Towards Behaviors, the natural history literature on the honey
bee can be navigated, placed in ecological and evolutionary context.
Towards Sequences, the genomic annotations of biological literature
can be navigated. Towards Regions, the neuro-anatomy literature
can be navigated.
By navigating within BeeSpace, a biologist can simultaneously
apply different perspectives for functional analysis, from molecular
ecology (Genes to Behaviors from left to right in Figure) to cellular
neuroscience (Sequences to Regions from top to bottom in Figure).
The sources to interconnect to form BeeSpace can be found in
scientific literature (MEDLINE, BIOSIS, AGRICOLA), trade literature
(beekeeping journals), gene descriptions (FLYBASE, ACEDB, MGI),
and biological databases from NCBI and EMBL for sequences and
expressions.
BEESPACE: INTEGRATING FUNCTIONAL SOURCES
Honey bees are among the best studied animals. But molecular studies are relatively sparse, and proceed by comparison with laboratory animals, particularly Drosophila melanogaster, also a winged insect but not a social one. Functional analysis of normal behavior for natural animals must build on the genetic analysis available for laboratory animals, here the correspondence of honey bees to fruit flies implies that the extensive genetics and genome information for Drosophila can be utilized. The gene description database within FlyBase provides a rich source of functional information and the genome sequence database sometimes enables functional annotation with no additional steps. Our BeeSpace project has a close collaboration with the FlyBase PI, William Gelbart at Harvard University, to expand FlyBase beyond flies to encompass bees, including comparative genomics [see letter of collaboration].

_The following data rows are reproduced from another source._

This design comes from an exercise in tuning for small area on the open sky130 flow, not from production work. Function was checked by simulation only, so behaviour that the tests miss may differ from the original. The flow treats the clock pin as an ideal source, which a real chip does not have. Power is estimated from default activity; no workload was simulated.

==> design/flow/design.v <==
`timescale 1ns/1ns
module cpuCore (
  input  logic        clk,
  input  logic        rstN,
  input  logic        instrValid,
  input  logic [15:0] instr,
  output logic [20:0] wb,
  output logic        hlt
);
  localparam logic [3:0] OpNop = 4'd7;
  logic [3:0]  op1, op2;    
  logic [11:0] f1, f2;      
  logic [3:0]  a2;          
  logic        halted;
  logic        accept;
  assign accept = rstN && instrValid && !halted;
  always_ff @(posedge clk) begin
    op1 <= accept ? instr[15:12] : OpNop;
    f1  <= instr[11:0];
    op2 <= rstN ? op1 : OpNop;
    f2  <= f1;
    a2  <= (op1 == 4'd10) ? f1[11:8] : f1[7:4];
    if (!rstN) begin
      halted <= 1'b0;
    end else if (accept && (instr[15:12] == 4'hf)) begin
      halted <= 1'b1;
    end
  end
  assign hlt = halted && (op1 != 4'hf) && (op2 != 4'hf);
  logic [3:0]  rd, rt;
  logic [7:0]  imm;
  logic [15:0] regs [0:15];
  logic [15:0] opA, opB, res;
  logic        writes;
  assign rd  = f2[11:8];
  assign rt  = f2[3:0];
  assign imm = f2[7:0];
  logic [15:0] selA, selB;
  logic [15:0] grpA [0:5];
  logic [15:0] grpB [0:5];
  assign selA = 16'd1 << a2;
  assign selB = 16'd1 << rt;
  always_comb begin
    for (int k = 0; k < 5; k++) begin
      grpA[k] = (regs[3 * k] & {16{selA[3 * k]}})
              | (regs[3 * k + 1] & {16{selA[3 * k + 1]}})
              | (regs[3 * k + 2] & {16{selA[3 * k + 2]}});
      grpB[k] = (regs[3 * k] & {16{selB[3 * k]}})
              | (regs[3 * k + 1] & {16{selB[3 * k + 1]}})
              | (regs[3 * k + 2] & {16{selB[3 * k + 2]}});
    end
    grpA[5] = regs[15] & {16{selA[15]}};
    grpB[5] = regs[15] & {16{selB[15]}};
    opA = grpA[0] | grpA[1] | grpA[2] | grpA[3] | grpA[4] | grpA[5];
    opB = grpB[0] | grpB[1] | grpB[2] | grpB[3] | grpB[4] | grpB[5];
  end
  logic        sub;
  logic [15:0] opBx, sum, gen, prop;
  logic [15:0] pg, pp;      
  logic [16:0] carry;
  assign sub  = op2[0];
  assign opBx = opB ^ {16{sub}};
  always_comb begin
    gen  = opA & opBx;
    prop = opA ^ opBx;
    pg   = gen;
    pp   = prop;
    pg[0] = gen[0] | (prop[0] & sub);
    for (int l = 1; l <= 4; l++) begin
      for (int j = (1 << l) - 1; j < 16; j += (1 << l)) begin
        pg[j] = pg[j] | (pp[j] & pg[j - (1 << (l - 1))]);
        pp[j] = pp[j] & pp[j - (1 << (l - 1))];
      end
    end
    for (int l = 3; l >= 1; l--) begin
      for (int j = (1 << l) + (1 << (l - 1)) - 1; j < 16; j += (1 << l)) begin
        pg[j] = pg[j] | (pp[j] & pg[j - (1 << (l - 1))]);
        pp[j] = pp[j] & pp[j - (1 << (l - 1))];
      end
    end
    carry[0] = sub;
    for (int i = 0; i < 16; i++) begin
      carry[i + 1] = pg[i];
    end
    sum = prop ^ carry[15:0];
  end
  logic        left;
  logic        fill;
  logic [15:0] shSt [0:4];
  logic [15:0] shRes;
  assign left = (op2[1:0] == 2'd0);
  assign fill = op2[1] & opA[15];
  always_comb begin
    shSt[0] = opA;
    for (int k = 0; k < 4; k++) begin
      for (int i = 0; i < 16; i++) begin
        shSt[k + 1][i] = (!rt[k] & shSt[k][i])
                       | (rt[k] & left & ((i >= (1 << k)) ? shSt[k][(i - (1 << k)) & 15] : 1'b0))
                       | (rt[k] & !left & ((i + (1 << k) <= 15) ? shSt[k][(i + (1 << k)) & 15] : fill));
      end
    end
    shRes = shSt[4];
  end
  logic selLd, selSh, selLg, selAdd;
  assign selLd  = rstN && op2[3];
  assign selSh  = rstN && !op2[3] && op2[2];
  assign selLg  = rstN && !op2[3] && !op2[2] && op2[1];
  assign selAdd = rstN && !op2[3] && !op2[2] && !op2[1];
  always_comb begin
    res = ({16{selLd}}  & (op2[0] ? {{8{imm[7]}}, imm} : {imm, opA[7:0]}))   
        | ({16{selSh}}  & shRes)                                             
        | ({16{selLg}}  & (op2[0] ? (prop & ~opA) : gen))                    
        | ({16{selAdd}} & sum);                                              
  end
  assign writes = (op2 <= 4'd6) || (op2 == 4'd10) || (op2 == 4'd11);
  always_ff @(posedge clk) begin
    if (!rstN) begin
      wb[20] <= 1'b0;
    end else begin
      wb[20] <= writes;
    end
    wb[19:0] <= {rd, res};
    for (int i = 0; i < 16; i++) begin
      if (!rstN || (writes && (rd == i[3:0]))) begin
        regs[i] <= res;
      end
    end
  end
endmodule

Analyzing the Informatics Environment: Concept Extraction
Our unique strategy is to use literature analysis to boost
the functional analysis of genome sequences, for an organism without
extensive genetic information available. PI Schatz has pioneered
large-scale semantic analysis of biomedical literature. His hero
experiment five years ago on supercomputers parsed all articles
in MEDLINE for conceptual phrases and computed the relationships
between these phrases within community collections [Bennett,1999;
Chung,1999].
For this project, done today, better software and faster computers
will enable routine extraction of biological concepts. The literature
analysis can begin with the bee literature, which is typically
sized for a scientific community, on the order of 25,000 articles.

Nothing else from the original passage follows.